South Africa today filed an application instituting
proceedings against Israel before the International Court of Justice (ICJ), the principal judicial organ
of the United Nations, concerning alleged violations by Israel pic.twitter.com/Gumpdp8g0W— Ministry of Justice and Correctional Services 🇿🇦 (@Min_JCS) December 29, 2023
Les deux pays ont pu nommer chacun un juge pour statuer avec les autres magistrats. Côté israélien, il s’agit d’Aharon Barak, ancien président de la Cour suprême de son pays, un rescapé de la Shoah. Et Pretoria a choisi Dikgang Moseneke, qui a siégé à la Cour constitutionnelle de son pays aussi, et qui est un ancien prisonnier de Robben Island.

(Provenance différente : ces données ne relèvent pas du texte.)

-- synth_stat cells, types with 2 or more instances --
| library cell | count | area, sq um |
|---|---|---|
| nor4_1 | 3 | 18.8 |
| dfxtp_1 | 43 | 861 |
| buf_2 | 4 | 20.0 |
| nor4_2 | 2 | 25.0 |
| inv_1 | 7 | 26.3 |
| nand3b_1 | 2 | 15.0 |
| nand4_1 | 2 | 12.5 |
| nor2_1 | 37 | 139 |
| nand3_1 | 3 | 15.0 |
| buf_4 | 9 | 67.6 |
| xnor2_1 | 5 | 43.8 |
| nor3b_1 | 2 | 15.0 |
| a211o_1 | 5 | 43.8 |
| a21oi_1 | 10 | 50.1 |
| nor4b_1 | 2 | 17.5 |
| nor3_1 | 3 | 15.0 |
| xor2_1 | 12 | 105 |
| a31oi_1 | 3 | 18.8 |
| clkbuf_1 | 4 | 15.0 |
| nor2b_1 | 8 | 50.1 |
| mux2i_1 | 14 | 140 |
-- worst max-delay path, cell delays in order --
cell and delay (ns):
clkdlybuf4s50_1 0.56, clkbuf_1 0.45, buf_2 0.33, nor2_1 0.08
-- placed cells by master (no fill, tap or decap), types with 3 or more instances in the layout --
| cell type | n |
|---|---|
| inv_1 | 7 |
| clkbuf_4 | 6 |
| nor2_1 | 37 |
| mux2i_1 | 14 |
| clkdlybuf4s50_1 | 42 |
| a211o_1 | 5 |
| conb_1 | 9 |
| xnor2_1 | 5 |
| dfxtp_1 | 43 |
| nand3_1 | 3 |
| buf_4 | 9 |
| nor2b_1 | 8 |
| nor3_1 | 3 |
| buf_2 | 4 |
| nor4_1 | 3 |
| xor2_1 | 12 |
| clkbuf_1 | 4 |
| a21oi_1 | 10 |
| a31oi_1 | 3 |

L’Afrique du Sud a reçu des marques de soutien, notamment de l’Organisation de la coopération islamique (OIC), de la Turquie, du Brésil, ou encore du Britannique Jeremy Corbyn. Et même si la Cij n’a pas de moyens coercitifs, ou que des sanctions du Conseil de sécurité de l’Onu seront sans doute bloquées par les États-Unis, tout avis peut avoir un fort poids symbolique.

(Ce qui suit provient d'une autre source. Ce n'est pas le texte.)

===== src/rtl/prio_irq_regs.sv =====
module prio_irq_regs
  import prio_irq_pkg::*;
#(
  parameter int NUM_SRC = 14
) (
  input  logic                 clk,
  input  logic                 rst_n,
  input  logic [NUM_SRC-1:0]   irqReq,
  input  logic [1:0]           regAddr,
  input  logic [2*NUM_SRC-1:0] regWdata,
  input  irqStrobe_t           strobe,
  input  logic [NUM_SRC-1:0]   winOneHot,
  output logic [NUM_SRC-1:0]   pend,
  output logic [NUM_SRC-1:0]   srcEn,
  output logic [2*NUM_SRC-1:0] prioPacked,
  output logic                 globalEn,
  output logic [LVL_COUNT-1:0] inSvc,
  output logic [2*NUM_SRC-1:0] regRdata
);

  localparam int REG_W = 2 * NUM_SRC;

  logic [LVL_COUNT-1:0] topMask;
  logic [LVL_COUNT-1:0] inSvcNext;
  logic [NUM_SRC-1:0]   pendNext;

  always_comb begin
    if (inSvc[2])      topMask = 3'b100;
    else if (inSvc[1]) topMask = 3'b010;
    else if (inSvc[0]) topMask = 3'b001;
    else               topMask = 3'b000;

    inSvcNext = inSvc;
    if (strobe.retiFire) inSvcNext = inSvcNext & ~topMask;
    if (strobe.ackFire)  inSvcNext = inSvcNext | (3'b001 << strobe.ackLvl);

    pendNext = pend;
    if (strobe.ackFire) pendNext = pendNext & ~winOneHot;
    pendNext = pendNext | irqReq;
  end

  always_ff @(posedge clk) begin
    if (!rst_n) begin
      pend       <= '0;
      srcEn      <= '0;
      prioPacked <= '0;
      globalEn   <= 1'b0;
      inSvc      <= '0;
    end else begin
      pend  <= pendNext;
      inSvc <= inSvcNext;
      if (strobe.wrEnable) srcEn      <= regWdata[NUM_SRC-1:0];
      if (strobe.wrGlobal) globalEn   <= regWdata[0];
      if (strobe.wrPrio)   prioPacked <= regWdata;
    end
  end

  always_comb begin
    unique case (regAddr)
      2'd0:    regRdata = REG_W'(srcEn);
      2'd1:    regRdata = REG_W'(globalEn);
      2'd2:    regRdata = prioPacked;
      default: regRdata = REG_W'(pend);
    endcase
  end

endmodule


===== src/rtl/prio_irq_ctrl.sv =====
module prio_irq_ctrl
  import prio_irq_pkg::*;
#(
  parameter int NUM_SRC    = 14,
  parameter int VEC_W      = 16,
  parameter int VEC_BASE   = 3,
  parameter int VEC_STRIDE = 8
) (
  input  logic                 clk,
  input  logic                 rst_n,
  input  logic [NUM_SRC-1:0]   irqReq,
  input  logic                 regWe,
  input  logic [1:0]           regAddr,
  input  logic [2*NUM_SRC-1:0] regWdata,
  output logic [2*NUM_SRC-1:0] regRdata,
  input  logic                 irqAck,
  input  logic                 retiPulse,
  output logic                 irqTake,
  output logic [VEC_W-1:0]     irqVector,
  output logic [1:0]           irqLevel
);

  irqStrobe_t           strobe;
  logic [NUM_SRC-1:0]   winOneHot;
  logic [NUM_SRC-1:0]   pend;
  logic [NUM_SRC-1:0]   srcEn;
  logic [2*NUM_SRC-1:0] prioPacked;
  logic                 globalEn;
  logic [LVL_COUNT-1:0] inSvc;

  prio_irq_arb #(
    .NUM_SRC   (NUM_SRC),
    .VEC_W     (VEC_W),
    .VEC_BASE  (VEC_BASE),
    .VEC_STRIDE(VEC_STRIDE)
  ) u_arb (
    .pend      (pend),
    .srcEn     (srcEn),
    .prioPacked(prioPacked),
    .globalEn  (globalEn),
    .inSvc     (inSvc),
    .irqAck    (irqAck),
    .retiPulse (retiPulse),
    .regWe     (regWe),
    .regAddr   (regAddr),
    .strobe    (strobe),
    .winOneHot (winOneHot),
    .irqTake   (irqTake),
    .irqVector (irqVector),
    .irqLevel  (irqLevel)
  );

  prio_irq_regs #(
    .NUM_SRC(NUM_SRC)
  ) u_regs (
    .clk       (clk),
    .rst_n     (rst_n),
    .irqReq    (irqReq),
    .regAddr   (regAddr),
    .regWdata  (regWdata),
    .strobe    (strobe),
    .winOneHot (winOneHot),
    .pend      (pend),
    .srcEn     (srcEn),
    .prioPacked(prioPacked),
    .globalEn  (globalEn),
    .inSvc     (inSvc),
    .regRdata  (regRdata)
  );

endmodule


===== config.mk =====
export PLATFORM = sky130hd
export DESIGN_NAME = prio_irq_ctrl
export DESIGN_NICKNAME = d
export VERILOG_FILES = /design/src/rtl/prio_irq_pkg.sv /design/src/rtl/prio_irq_arb.sv /design/src/rtl/prio_irq_regs.sv /design/src/rtl/prio_irq_ctrl.sv
export SDC_FILE = /design/constraint.sdc
export NUM_CORES = 1
export LEC_CHECK = 0
export CORE_ASPECT_RATIO = 0.8
export CORE_MARGIN = 4
export CORE_UTILIZATION = 53
export CTS_BUF_LIST = sky130_fd_sc_hd__clkbuf_16
export CTS_CLUSTER_SIZE = 12
export DETAILED_ROUTE_END_ITERATION = 8
export GPL_ROUTABILITY_DRIVEN = 1
export PLACE_DENSITY = 0.94
export SYNTH_ARGS = -nofsm -noshare
export SYNTH_HDL_FRONTEND = slang
export SYNTH_SLANG_ARGS = --single-unit

===== constraint.sdc =====
create_clock -name clk -period 5.9 [get_ports clk]
set_input_delay 0.885 -clock clk [delete_from_list [all_inputs] [get_ports clk]]
set_output_delay 0.885 -clock clk [all_outputs]
set_load 0.01 [all_outputs]
**config.mk**
```make
export PLATFORM = sky130hd
export DESIGN_NAME = irq_cascade_agg
export DESIGN_NICKNAME = d
export VERILOG_FILES = /design/src/rtl/irqagg_pkg.sv /design/src/rtl/irqagg_sticky.sv /design/src/rtl/irqagg_hc_regs.sv /design/src/rtl/irqagg_l2_regs.sv /design/src/rtl/irq_cascade_agg.sv
export SDC_FILE = /design/constraint.sdc
export NUM_CORES = 1
export LEC_CHECK = 0
export ABC_AREA = 1
export BUFFER_PORTS_ARGS = -buffer_cell sky130_fd_sc_hd__buf_4
export CORE_ASPECT_RATIO = 1.1
export CORE_UTILIZATION = 40
export DETAILED_ROUTE_END_ITERATION = 8
export GPL_TIMING_DRIVEN = 1
export PLACE_DENSITY = 0.66
export SYNTH_ARGS = -nofsm -noshare
export SYNTH_HDL_FRONTEND = slang
export SYNTH_SLANG_ARGS = --single-unit
```
**constraint.sdc**
```tcl
create_clock -name clk -period 18.81 [get_ports clk]
set_input_delay 1.881 -clock clk [delete_from_list [all_inputs] [get_ports clk]]
set_output_delay 1.881 -clock clk [all_outputs]
set_load 0.005 [all_outputs]
```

« Les États parties ont des obligations de prévention du génocide »
Israël a déjà rejeté « avec dégoût » ce qui est qualifié à Jérusalem et Tel-Aviv de « diffamation » sud-africaine. Car aux yeux du Premier ministre, Benyamin Netanyahu, l’armée de son pays se conduit « avec une moralité sans équivalent ». Si la Cij devait prendre ces mesures, rien ne dit donc qu’Israël s’y conformera.
Les limites de la justice internationale sont connues. La même Cour internationale de justice a par exemple ordonné à la Russie de mettre fin à son offensive en Ukraine, et ce, sans aucun effet à l’arrivée. Mais pour François Dubuisson, spécialiste du droit international à l’Université libre de Bruxelles, cela pourrait accroître la pression internationale.
« Au titre de la Convention sur le génocide, l’ensemble des États parties ont des obligations de prévention du génocide, rappelle-t-il, au micro de Nicolas Falez, du service international de Rfi.
Si la Cour dit que pour prévenir un génocide, toute une série de mesures doivent être prises, ça inciterait l’ensemble des États à exercer une plus grande pression.
L’État d’Israël pourrait ainsi se retrouver, conclut le juriste, pressurisé « pour qu’il adopte ainsi une série de mesures : soit la suspension des bombardements, soit à tout le moins des pauses humanitaires ». François Dubuisson voit dans cette procédure à la Cij « un levier relativement important » activé par l’Afrique du Sud et pesant sur les Israéliens.